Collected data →
■ ■ ■ ■ ■

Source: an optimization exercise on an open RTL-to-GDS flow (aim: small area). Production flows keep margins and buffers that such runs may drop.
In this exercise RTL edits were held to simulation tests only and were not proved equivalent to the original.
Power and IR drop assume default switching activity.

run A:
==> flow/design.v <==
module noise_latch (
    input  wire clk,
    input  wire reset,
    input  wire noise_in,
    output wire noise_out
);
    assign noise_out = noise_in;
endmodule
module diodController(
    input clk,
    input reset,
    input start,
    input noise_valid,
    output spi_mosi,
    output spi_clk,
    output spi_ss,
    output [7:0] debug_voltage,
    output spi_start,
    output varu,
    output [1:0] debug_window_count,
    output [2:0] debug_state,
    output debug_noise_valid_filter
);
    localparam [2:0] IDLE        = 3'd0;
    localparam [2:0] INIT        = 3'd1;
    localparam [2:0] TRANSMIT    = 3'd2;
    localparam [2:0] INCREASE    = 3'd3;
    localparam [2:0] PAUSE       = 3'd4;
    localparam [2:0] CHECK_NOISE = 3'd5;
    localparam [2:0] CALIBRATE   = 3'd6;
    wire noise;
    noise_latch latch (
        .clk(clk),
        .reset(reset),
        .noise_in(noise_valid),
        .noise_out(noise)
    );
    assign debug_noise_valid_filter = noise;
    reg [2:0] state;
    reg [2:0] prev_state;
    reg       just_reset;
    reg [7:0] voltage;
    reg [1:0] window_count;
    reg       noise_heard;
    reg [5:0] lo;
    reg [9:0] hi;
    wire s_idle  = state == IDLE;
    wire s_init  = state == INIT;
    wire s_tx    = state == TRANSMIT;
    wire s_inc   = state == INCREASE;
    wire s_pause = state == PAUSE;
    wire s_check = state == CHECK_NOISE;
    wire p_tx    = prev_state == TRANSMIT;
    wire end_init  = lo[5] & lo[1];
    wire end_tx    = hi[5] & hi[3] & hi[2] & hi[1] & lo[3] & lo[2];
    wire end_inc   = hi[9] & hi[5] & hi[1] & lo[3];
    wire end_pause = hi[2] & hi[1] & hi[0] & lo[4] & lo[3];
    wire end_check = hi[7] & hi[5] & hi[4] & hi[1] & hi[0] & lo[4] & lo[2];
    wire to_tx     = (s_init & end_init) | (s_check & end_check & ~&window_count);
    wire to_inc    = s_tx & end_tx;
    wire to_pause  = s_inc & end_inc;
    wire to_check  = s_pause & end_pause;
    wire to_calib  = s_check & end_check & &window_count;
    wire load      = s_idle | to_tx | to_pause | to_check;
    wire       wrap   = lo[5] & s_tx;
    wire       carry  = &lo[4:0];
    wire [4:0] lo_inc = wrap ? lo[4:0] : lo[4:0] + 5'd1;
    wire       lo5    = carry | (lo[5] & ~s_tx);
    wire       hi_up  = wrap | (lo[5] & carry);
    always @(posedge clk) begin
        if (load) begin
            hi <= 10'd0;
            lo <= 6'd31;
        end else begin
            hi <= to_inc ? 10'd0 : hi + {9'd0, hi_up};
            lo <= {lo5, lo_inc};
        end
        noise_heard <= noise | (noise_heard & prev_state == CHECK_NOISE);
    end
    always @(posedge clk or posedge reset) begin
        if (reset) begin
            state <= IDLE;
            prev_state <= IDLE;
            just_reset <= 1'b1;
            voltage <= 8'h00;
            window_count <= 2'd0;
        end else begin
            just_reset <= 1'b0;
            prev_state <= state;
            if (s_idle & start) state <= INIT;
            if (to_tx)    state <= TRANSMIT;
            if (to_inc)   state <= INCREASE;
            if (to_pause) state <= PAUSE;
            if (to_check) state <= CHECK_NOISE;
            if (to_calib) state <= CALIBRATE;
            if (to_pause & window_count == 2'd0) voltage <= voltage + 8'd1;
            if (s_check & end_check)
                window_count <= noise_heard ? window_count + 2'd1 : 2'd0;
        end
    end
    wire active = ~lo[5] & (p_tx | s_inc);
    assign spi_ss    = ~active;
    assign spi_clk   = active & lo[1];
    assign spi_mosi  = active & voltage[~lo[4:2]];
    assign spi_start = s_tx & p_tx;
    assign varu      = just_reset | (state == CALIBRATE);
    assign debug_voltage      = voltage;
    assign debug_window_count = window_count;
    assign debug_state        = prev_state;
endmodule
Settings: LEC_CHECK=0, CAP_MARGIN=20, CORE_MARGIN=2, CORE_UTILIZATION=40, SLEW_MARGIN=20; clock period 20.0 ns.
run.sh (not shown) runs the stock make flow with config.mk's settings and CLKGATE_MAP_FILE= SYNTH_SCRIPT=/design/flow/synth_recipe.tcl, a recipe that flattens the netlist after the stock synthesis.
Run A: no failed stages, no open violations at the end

■ ■ ■ ■ ■

From the data above, reproduce word for word the lines running from the line with "state <= INCREASE;" to the line with "(state == CALIBRATE);", ends included.

WORKED SOLUTION →
            if (to_inc)   state <= INCREASE;
            if (to_pause) state <= PAUSE;
            if (to_check) state <= CHECK_NOISE;
            if (to_calib) state <= CALIBRATE;
            if (to_pause & window_count == 2'd0) voltage <= voltage + 8'd1;
            if (s_check & end_check)
                window_count <= noise_heard ? window_count + 2'd1 : 2'd0;
        end
    end
    wire active = ~lo[5] & (p_tx | s_inc);
    assign spi_ss    = ~active;
    assign spi_clk   = active & lo[1];
    assign spi_mosi  = active & voltage[~lo[4:2]];
    assign spi_start = s_tx & p_tx;
    assign varu      = just_reset | (state == CALIBRATE);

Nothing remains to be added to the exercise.